You should check names both from the perspective of describing the internal implementation and calling the API from outside. It is perfect if there is no discomfort or inconsistency.
In the local scope, short variable names are sometimes acceptable.
The Art of Readable Code documented well about these topics, and I recommend it.
There are several types of Extract: variables, methods, functions, classes. IDE shortcuts may be separate for each.
For Extract variables, we use a technique called explanatory variables. By creating variables that are not necessary for purely behavioral code, and naming explanatory them, you can easily understand the program’s context and the overall picture.
This technique is beneficial when you try to understand complex code that you see the first time, and you should create branches and refactor as you read. The trick is to be bold and not try to merge, and once you understand it, you can discard the refactored branch.
Refactoring code in this way often uncovers potential bugs, inconsistencies, and dead code.
Another essential technique is to use Extract to make certain parts of the code interchangeable and then cut them out. First, you extract the part you want to make interchangeable and then move it to the above of the code to avoid it. Second, you extract the original target part as a function, and you receive the replacement part as an argument. We often use the technique in actual development, so it is advantageous to practice to do it smoothly.

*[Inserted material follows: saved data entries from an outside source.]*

### src/rtl/lowtog_pkg.sv
package lowtog_pkg;
  localparam int STEPS = 4;
  localparam int PHASE_W = $clog2(STEPS);

  typedef enum logic [1:0] {
    ACT_HOLD = 2'd0,
    ACT_LOAD = 2'd1,
    ACT_STEP = 2'd2
  } act_t;
endpackage

### src/rtl/lowtog_lfsr.sv
module lowtog_lfsr #(
  parameter int WIDTH = 8,
  parameter logic [WIDTH-1:0] TAPS = 8'hB8,
  parameter logic [WIDTH-1:0] BOOT = 8'h01
) (
  input  logic             clk,
  input  logic             rst,
  input  logic             load,
  input  logic [WIDTH-1:0] seed,
  input  logic             advance,
  output logic [WIDTH-1:0] cur,
  output logic [WIDTH-1:0] nxt,
  output logic [WIDTH-1:0] load_val
);
  logic [WIDTH-1:0] state;
  logic             fb;

  assign load_val = (seed == '0) ? WIDTH'(1) : seed;
  assign fb       = ^(state & TAPS);
  assign nxt      = {state[WIDTH-2:0], fb};
  assign cur      = state;

  always_ff @(posedge clk) begin
    if (rst)          state <= BOOT;
    else if (load)    state <= load_val;
    else if (advance) state <= nxt;
  end
endmodule

### src/rtl/lowtog_seq.sv
module lowtog_seq
  import lowtog_pkg::*;
(
  input  logic               clk,
  input  logic               rst,
  input  logic               load,
  input  logic               enable,
  output act_t               act,
  output logic [PHASE_W-1:0] phase,
  output logic               advance
);
  localparam logic [PHASE_W-1:0] LAST = PHASE_W'(STEPS - 1);

  always_comb begin
    if (load)        act = ACT_LOAD;
    else if (enable) act = ACT_STEP;
    else             act = ACT_HOLD;
  end

  assign advance = (act == ACT_STEP) && (phase == LAST);

  always_ff @(posedge clk) begin
    if (rst) phase <= '0;
    else begin
      case (act)
        ACT_LOAD: phase <= '0;
        ACT_STEP: phase <= advance ? '0 : phase + 1'b1;
        default:  phase <= phase;
      endcase
    end
  end
endmodule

Inline is the process of undoing something extracted.
It may look easy, but it is crucial.
Imagine that you are making a shape out of clay. You change the shape little by little, and if it goes too far, you put it back, and so on, until you decide on a size and shape that matches the overall balance.
At this point, what if you couldn’t return the shape to its original form once you moved it, like a sculpture? Wouldn’t it be quite a different level of difficulty?
Inline is an essential process for making software development into clay, and software development without Inline is like sculpting.
I’ve heard that written object-oriented code badly is worse than simple procedural programming, but you don’t have to worry with Inline. All you have to do is go back, clean it up, and Extract it again.
There is one caveat to Inline: there is also a compiler feature called Inline, which is the more popular term, and almost all searches for Inline alone will return hits for Inline in the compiler. So be careful not to misunderstand what they are talking about it.
Basic Two Principles
Check continuously. Unit tests are just fine.
Automatic and continuous checking will prevent refactoring from failing. It is enough that automated unit tests when codes change are detected.
Using a statically typed language that the compiler gives you good messages, constant compilation and occasional testing is also the right balance.
If you are a novice engineer or a person who has not done TDD, you should try this.
Use tools as much as possible.
When refactoring, use the refactoring feature of the IDE. Humans make mistakes, but machines do not. Errors will occur due to an increase even if the probability of mistakes is small when you change a part referenced a lot or apply many patterns on top of each other. You can reduce the checking effort considerably if you are sure that the behavior will not change after refactoring, but you will have to prepare more extensive tests for it if you are not sure.
The accumulation of trust is also essential when making organizational decisions. If you refactor a lot and there are few bugs, there will be less resistance to refactoring within that organization.
It is also helpful to have static analysis tools such as Formatter and Linter automatically applied. Formatter not only improves readability but also reduces the diffs that occur when refactoring. Linter can give you ideas of refactoring for best practices and refactoring to avoid pit holes.
It is also a good idea to use an automated code review tool like SonarQube, CodeGuru, or CodeScene if possible.
Refactoring beginners often trip up the two principles without realizing it.
And, Inlining is the most underrated of all the things I’ve mentioned, but it’s crucial.
I hope this article has made your refactoring experience a pleasant one.